- **What you will do**
Lines from the beginning of the data through the line containing "create_clock -name core_clock" are to be copied exactly, with no other line included.

··· Dataset content ···

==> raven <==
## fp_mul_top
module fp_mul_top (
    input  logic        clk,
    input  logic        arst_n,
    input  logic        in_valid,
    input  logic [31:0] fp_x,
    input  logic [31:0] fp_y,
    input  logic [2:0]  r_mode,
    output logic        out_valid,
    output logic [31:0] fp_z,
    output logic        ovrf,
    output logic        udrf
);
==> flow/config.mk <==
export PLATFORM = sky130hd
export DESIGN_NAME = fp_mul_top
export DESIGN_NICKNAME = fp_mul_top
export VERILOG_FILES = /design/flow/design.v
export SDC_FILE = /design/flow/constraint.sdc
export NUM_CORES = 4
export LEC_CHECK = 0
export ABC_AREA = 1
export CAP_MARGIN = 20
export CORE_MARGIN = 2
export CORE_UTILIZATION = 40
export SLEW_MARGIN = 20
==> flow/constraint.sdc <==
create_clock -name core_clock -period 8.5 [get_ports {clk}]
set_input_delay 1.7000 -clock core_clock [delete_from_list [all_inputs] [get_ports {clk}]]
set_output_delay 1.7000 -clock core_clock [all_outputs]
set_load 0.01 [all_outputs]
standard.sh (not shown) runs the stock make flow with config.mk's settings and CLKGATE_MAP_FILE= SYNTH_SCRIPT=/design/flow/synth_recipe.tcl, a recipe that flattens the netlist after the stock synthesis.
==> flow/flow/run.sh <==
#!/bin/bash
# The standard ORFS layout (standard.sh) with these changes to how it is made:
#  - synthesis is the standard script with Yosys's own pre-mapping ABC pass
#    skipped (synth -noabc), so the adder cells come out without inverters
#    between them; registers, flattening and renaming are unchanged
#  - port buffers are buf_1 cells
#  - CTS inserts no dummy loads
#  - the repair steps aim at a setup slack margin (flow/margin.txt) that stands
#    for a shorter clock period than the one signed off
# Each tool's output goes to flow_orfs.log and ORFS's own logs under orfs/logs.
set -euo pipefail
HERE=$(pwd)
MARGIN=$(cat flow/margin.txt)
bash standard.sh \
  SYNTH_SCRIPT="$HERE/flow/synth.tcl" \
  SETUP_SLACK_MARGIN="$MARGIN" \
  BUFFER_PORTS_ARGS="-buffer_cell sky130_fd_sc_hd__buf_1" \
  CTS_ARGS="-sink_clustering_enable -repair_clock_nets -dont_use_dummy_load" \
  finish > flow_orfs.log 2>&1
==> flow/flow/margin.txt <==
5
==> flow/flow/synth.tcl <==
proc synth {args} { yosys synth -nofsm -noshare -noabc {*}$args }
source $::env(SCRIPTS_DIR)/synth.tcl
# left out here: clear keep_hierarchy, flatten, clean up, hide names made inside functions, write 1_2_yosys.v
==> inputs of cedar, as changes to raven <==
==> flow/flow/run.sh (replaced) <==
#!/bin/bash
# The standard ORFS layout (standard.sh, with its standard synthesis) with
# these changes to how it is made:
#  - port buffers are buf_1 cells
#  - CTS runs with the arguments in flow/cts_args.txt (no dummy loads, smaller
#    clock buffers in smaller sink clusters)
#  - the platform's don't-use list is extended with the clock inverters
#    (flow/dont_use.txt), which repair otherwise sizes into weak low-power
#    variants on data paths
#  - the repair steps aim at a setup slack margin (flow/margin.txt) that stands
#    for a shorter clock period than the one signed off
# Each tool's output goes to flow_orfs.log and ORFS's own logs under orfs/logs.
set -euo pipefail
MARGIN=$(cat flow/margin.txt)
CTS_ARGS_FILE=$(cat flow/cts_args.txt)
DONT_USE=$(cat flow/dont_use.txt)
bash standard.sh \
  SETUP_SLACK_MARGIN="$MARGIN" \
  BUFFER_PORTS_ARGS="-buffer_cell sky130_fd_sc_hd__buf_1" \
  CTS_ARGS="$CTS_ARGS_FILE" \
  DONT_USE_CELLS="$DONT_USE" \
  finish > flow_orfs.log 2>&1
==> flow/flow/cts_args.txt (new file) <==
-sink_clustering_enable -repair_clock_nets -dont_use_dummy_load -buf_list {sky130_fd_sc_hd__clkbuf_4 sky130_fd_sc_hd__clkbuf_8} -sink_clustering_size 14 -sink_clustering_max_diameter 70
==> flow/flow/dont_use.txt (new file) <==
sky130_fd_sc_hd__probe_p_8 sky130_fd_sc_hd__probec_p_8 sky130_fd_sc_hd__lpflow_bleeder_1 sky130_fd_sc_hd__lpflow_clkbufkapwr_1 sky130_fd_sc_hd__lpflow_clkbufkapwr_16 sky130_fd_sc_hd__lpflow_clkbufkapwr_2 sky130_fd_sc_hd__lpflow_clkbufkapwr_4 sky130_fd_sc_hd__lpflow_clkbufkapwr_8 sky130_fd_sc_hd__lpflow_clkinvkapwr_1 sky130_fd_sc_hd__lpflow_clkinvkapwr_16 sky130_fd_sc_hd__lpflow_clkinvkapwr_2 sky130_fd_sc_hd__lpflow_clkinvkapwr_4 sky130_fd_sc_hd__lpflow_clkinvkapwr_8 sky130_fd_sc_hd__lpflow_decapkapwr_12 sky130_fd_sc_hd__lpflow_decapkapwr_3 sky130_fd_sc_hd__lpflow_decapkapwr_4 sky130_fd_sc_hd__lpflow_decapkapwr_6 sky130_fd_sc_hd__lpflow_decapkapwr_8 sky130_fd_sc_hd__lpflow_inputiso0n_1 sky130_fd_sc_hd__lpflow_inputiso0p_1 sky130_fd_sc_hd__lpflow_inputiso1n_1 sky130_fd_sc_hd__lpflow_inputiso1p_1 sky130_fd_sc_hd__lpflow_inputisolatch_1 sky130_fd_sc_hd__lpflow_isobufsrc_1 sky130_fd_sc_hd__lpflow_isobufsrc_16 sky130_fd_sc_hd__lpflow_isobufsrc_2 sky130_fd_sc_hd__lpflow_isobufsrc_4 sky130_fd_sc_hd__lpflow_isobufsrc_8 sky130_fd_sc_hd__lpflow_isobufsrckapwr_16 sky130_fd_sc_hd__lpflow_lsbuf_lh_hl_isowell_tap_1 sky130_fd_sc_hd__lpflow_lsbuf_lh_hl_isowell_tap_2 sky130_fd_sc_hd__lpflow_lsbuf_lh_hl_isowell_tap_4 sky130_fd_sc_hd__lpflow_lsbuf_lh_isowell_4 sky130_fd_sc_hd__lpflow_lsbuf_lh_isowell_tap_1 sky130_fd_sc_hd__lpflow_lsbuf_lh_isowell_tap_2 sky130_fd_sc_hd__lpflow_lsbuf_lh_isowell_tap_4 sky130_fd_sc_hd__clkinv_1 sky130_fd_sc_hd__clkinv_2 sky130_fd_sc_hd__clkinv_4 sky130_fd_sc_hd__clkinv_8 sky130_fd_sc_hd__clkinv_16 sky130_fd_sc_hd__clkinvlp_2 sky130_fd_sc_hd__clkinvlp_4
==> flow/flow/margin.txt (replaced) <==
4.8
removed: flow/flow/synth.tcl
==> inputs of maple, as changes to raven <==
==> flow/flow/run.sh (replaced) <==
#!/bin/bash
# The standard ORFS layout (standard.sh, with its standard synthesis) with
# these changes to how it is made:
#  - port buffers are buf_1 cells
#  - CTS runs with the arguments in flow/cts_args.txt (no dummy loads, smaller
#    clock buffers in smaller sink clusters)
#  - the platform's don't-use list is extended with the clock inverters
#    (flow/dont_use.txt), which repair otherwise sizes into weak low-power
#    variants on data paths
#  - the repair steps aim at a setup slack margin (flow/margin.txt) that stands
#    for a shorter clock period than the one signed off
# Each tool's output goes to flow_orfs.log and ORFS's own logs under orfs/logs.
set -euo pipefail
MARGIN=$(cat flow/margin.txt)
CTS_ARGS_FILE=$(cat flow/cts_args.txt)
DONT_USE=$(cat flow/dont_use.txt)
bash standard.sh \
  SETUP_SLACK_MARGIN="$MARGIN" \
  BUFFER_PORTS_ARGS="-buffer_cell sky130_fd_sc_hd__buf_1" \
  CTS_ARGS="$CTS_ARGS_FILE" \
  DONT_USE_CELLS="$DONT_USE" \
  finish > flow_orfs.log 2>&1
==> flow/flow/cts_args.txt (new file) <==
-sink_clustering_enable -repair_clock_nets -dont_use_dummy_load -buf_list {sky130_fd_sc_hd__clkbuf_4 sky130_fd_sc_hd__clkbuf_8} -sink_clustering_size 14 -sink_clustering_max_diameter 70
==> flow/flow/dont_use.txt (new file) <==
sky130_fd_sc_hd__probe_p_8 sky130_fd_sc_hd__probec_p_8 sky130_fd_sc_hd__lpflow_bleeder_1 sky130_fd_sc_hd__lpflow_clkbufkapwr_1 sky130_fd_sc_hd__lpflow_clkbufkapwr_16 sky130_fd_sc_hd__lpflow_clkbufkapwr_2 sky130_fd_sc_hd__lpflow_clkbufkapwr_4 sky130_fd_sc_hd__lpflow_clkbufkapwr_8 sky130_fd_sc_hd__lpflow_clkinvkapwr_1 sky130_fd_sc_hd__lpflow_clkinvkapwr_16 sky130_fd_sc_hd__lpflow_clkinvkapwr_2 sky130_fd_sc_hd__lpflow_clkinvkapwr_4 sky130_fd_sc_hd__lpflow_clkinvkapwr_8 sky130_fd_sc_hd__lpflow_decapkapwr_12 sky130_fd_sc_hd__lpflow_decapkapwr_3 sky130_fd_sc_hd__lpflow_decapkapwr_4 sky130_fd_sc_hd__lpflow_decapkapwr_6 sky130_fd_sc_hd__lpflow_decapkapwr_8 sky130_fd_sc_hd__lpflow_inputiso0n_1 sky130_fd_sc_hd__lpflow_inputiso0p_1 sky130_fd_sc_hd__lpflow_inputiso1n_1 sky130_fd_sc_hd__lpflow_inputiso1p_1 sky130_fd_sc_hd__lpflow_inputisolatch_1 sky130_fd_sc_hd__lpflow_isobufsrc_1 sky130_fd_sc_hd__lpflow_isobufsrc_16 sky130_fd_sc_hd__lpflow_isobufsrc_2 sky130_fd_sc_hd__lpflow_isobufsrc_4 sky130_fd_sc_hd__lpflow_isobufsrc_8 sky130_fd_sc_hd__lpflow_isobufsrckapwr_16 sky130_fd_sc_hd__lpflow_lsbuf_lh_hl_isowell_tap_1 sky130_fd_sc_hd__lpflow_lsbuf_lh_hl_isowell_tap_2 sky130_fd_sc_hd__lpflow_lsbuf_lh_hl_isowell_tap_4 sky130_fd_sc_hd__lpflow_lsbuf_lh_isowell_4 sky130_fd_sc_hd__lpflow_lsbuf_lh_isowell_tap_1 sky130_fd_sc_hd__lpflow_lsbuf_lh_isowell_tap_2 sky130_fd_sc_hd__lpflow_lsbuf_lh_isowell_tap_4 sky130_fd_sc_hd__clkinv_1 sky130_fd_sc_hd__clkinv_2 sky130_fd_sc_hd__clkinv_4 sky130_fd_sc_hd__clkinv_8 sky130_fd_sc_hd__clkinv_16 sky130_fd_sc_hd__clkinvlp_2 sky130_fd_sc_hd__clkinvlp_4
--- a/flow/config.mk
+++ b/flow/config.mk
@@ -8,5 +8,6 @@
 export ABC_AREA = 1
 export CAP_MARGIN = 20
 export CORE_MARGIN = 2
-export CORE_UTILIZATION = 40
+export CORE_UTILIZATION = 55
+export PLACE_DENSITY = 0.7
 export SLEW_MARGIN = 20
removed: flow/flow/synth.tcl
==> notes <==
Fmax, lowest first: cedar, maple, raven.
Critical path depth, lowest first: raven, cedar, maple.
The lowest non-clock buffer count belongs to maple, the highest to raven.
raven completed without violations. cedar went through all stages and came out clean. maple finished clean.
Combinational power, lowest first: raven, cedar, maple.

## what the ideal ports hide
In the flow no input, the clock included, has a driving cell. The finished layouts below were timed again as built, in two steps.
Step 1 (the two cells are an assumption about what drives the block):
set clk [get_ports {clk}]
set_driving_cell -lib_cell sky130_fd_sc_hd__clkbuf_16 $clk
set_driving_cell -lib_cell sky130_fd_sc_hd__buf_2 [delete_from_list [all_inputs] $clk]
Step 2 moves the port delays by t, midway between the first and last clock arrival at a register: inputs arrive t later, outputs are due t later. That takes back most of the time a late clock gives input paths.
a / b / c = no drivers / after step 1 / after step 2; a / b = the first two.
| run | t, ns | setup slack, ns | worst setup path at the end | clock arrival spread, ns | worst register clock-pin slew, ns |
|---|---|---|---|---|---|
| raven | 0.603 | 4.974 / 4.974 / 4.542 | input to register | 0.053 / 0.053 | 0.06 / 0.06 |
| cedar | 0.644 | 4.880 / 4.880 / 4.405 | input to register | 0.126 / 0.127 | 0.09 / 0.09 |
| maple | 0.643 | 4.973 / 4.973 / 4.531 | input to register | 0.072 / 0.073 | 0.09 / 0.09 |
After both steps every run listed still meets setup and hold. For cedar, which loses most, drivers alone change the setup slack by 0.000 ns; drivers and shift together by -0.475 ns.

···

- **Expected answer**
==> raven <==
## fp_mul_top
module fp_mul_top (
    input  logic        clk,
    input  logic        arst_n,
    input  logic        in_valid,
    input  logic [31:0] fp_x,
    input  logic [31:0] fp_y,
    input  logic [2:0]  r_mode,
    output logic        out_valid,
    output logic [31:0] fp_z,
    output logic        ovrf,
    output logic        udrf
);
==> flow/config.mk <==
export PLATFORM = sky130hd
export DESIGN_NAME = fp_mul_top
export DESIGN_NICKNAME = fp_mul_top
export VERILOG_FILES = /design/flow/design.v
export SDC_FILE = /design/flow/constraint.sdc
export NUM_CORES = 4
export LEC_CHECK = 0
export ABC_AREA = 1
export CAP_MARGIN = 20
export CORE_MARGIN = 2
export CORE_UTILIZATION = 40
export SLEW_MARGIN = 20
==> flow/constraint.sdc <==
create_clock -name core_clock -period 8.5 [get_ports {clk}]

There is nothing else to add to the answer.